Is there archeology for moods?

I’ve been trying to frame moods as public art recently… Trans-Horse (as an example) is as an artwork, best understood as a mood because that’s how it effected it’s audiences and what it is leaving behind (there is no monument). I started to think about this after reading a review by Maaria Ylikangas Hevosen avulla tutkitaan tilaa ja aikaa (2014). In the text she accounts her experience of the artwork and explains that even if she didn’t see the work, she got to know what it is like to move in the landscape with a horse. This happened by learning about what we were doing (trough twitter, radio broadcasts, articles) and combining this with with her personal experiences with horses (and other critical texts). I’ll use her case as an example were an artwork set a mood (and that was all the artwork did).

20160326

Reading “In the Flow” by Boris Groys. We bought the e-book with a group and there are so plans to write a critique of it in some online magazine. The text Kylmälä, Salusjärvi & Ylikangas recently published feels nagging in relation to Groys, who celebrates the event fullness of the contemporary museum.

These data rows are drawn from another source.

This design comes from an exercise in tuning for small area, a short achievable clock period and few clock cycles per item on the open sky130 flow, not from production work. RTL that was checked went through simulation tests only; none was proved equivalent to the original.

== v6 ==
Design calendar_day_difference, start of the top module:
module calendar_day_difference
(
  input  logic              clk,
  input  logic              rst_n,
  input  logic              start,
  output logic              busy,
  input  logic [DayW-1:0]   in_first_day,
  input  logic [MonW-1:0]   in_first_month,
  input  logic [YearW-1:0]  in_first_year,
  input  logic [DayW-1:0]   in_second_day,
  input  logic [MonW-1:0]   in_second_month,
  input  logic [YearW-1:0]  in_second_year,
  output logic              out_valid,
  output logic [CountW-1:0] out_day_count
);
make LEC_CHECK=0 CAP_MARGIN=20 CORE_MARGIN=2 CORE_UTILIZATION=40 SETUP_SLACK_MARGIN=5 SLEW_MARGIN=20 finish   # period 9.5 ns
run.sh (not shown) runs the stock make flow with config.mk's settings and CLKGATE_MAP_FILE= SYNTH_SCRIPT=/design/flow/synth_recipe.tcl, a recipe that flattens the netlist after the stock synthesis.
> inputs changed (v6 -> v7)
diff --git a/flow/design.v b/flow/design.v
--- a/flow/design.v
+++ b/flow/design.v
@@ -150,24 +150,23 @@
   logic [9:0]      s2_lsum_r;
   always_ff @(posedge clk) begin
     s2_ysum_r <= s2_ysum_nxt;
     s2_lsum_r <= s2_lsum_nxt;
   end
   logic [CountW-1:0] s3_cnt_nxt;
   always_comb begin
-    logic [SumW-1:0] lsx, mag;
-    logic [10:0]     low;
-    logic [SumW:0]   sum;
-    logic            sgn;
+    logic [SumW:0] pos, neg;
+    logic [SumW-1:0] lsx;
     lsx = SumW'(s2_lsum_r);
-    low = {1'b0, s2_ysum_r[9:0]} + {1'b0, s2_lsum_r} + 11'd1;
-    sgn = s2_ysum_r[SumW-1] & ~((&s2_ysum_r[SumW-1:10]) & low[10]);
-    sum = {s2_ysum_r, ~sgn} + {lsx, ~sgn};
-    mag = sum[SumW:1] ^ {SumW{sgn}};
-    s3_cnt_nxt = mag[CountW] ? {CountW{1'b1}} : mag[CountW-1:0];
+    pos = {s2_ysum_r, 1'b1} + {lsx, 1'b1};
+    neg = {~s2_ysum_r, 1'b1} + {~lsx, 1'b1};
+    if (pos[SumW])
+      s3_cnt_nxt = neg[CountW+1] ? {CountW{1'b1}} : neg[CountW:1];
+    else
+      s3_cnt_nxt = pos[CountW+1] ? {CountW{1'b1}} : pos[CountW:1];
   end
   logic [CountW-1:0] s3_cnt_r;
   always_ff @(posedge clk) begin
     s3_cnt_r <= s3_cnt_nxt;
   end
   logic s0_vld_r, s1_vld_r, s2_vld_r, s3_vld_r;
   always_ff @(posedge clk) begin
## What came out
- Between v7 and v6, it is v7 whose routed wire length is higher, by about 3.7%.
- v6 -> v7: placed cell count increased by a few percent
- Per the final summary, v7 finished and its layout is clean on timing, DRC and antenna.
- Min starting utilization of the core area across v6 and v7: v7
- Across both runs, final critical-path share of the clock period was lower for v7 than for v6.
- Compared v7 vs v6, and count of placed standard cells in the final layout, fillers left out is up in v7.
- Hold violation total from the final report delta (v6 -> v7): insignificant
Testbench counts of v7, summed over its fixed seeds: cycles 16,040, items 16,000.
For v6, only the layout was checked, not whether the RTL still works.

I don’t agree that “… art in flux is better documented than ever before, and the documentation is better preserved and distributed than traditional artworks”. Because even though people take photos and make videos no one is building an index. A video is not a documentation, it’s spam before someone goes trough the trouble of cataloging it. Cataloguing builds references and context.

If you refuse an “unpaid” gig, you can make a thing about your refusal. If you accept it, you get to do a thing. Every “I refused an unpaid gig” story is the same. Every thing is different.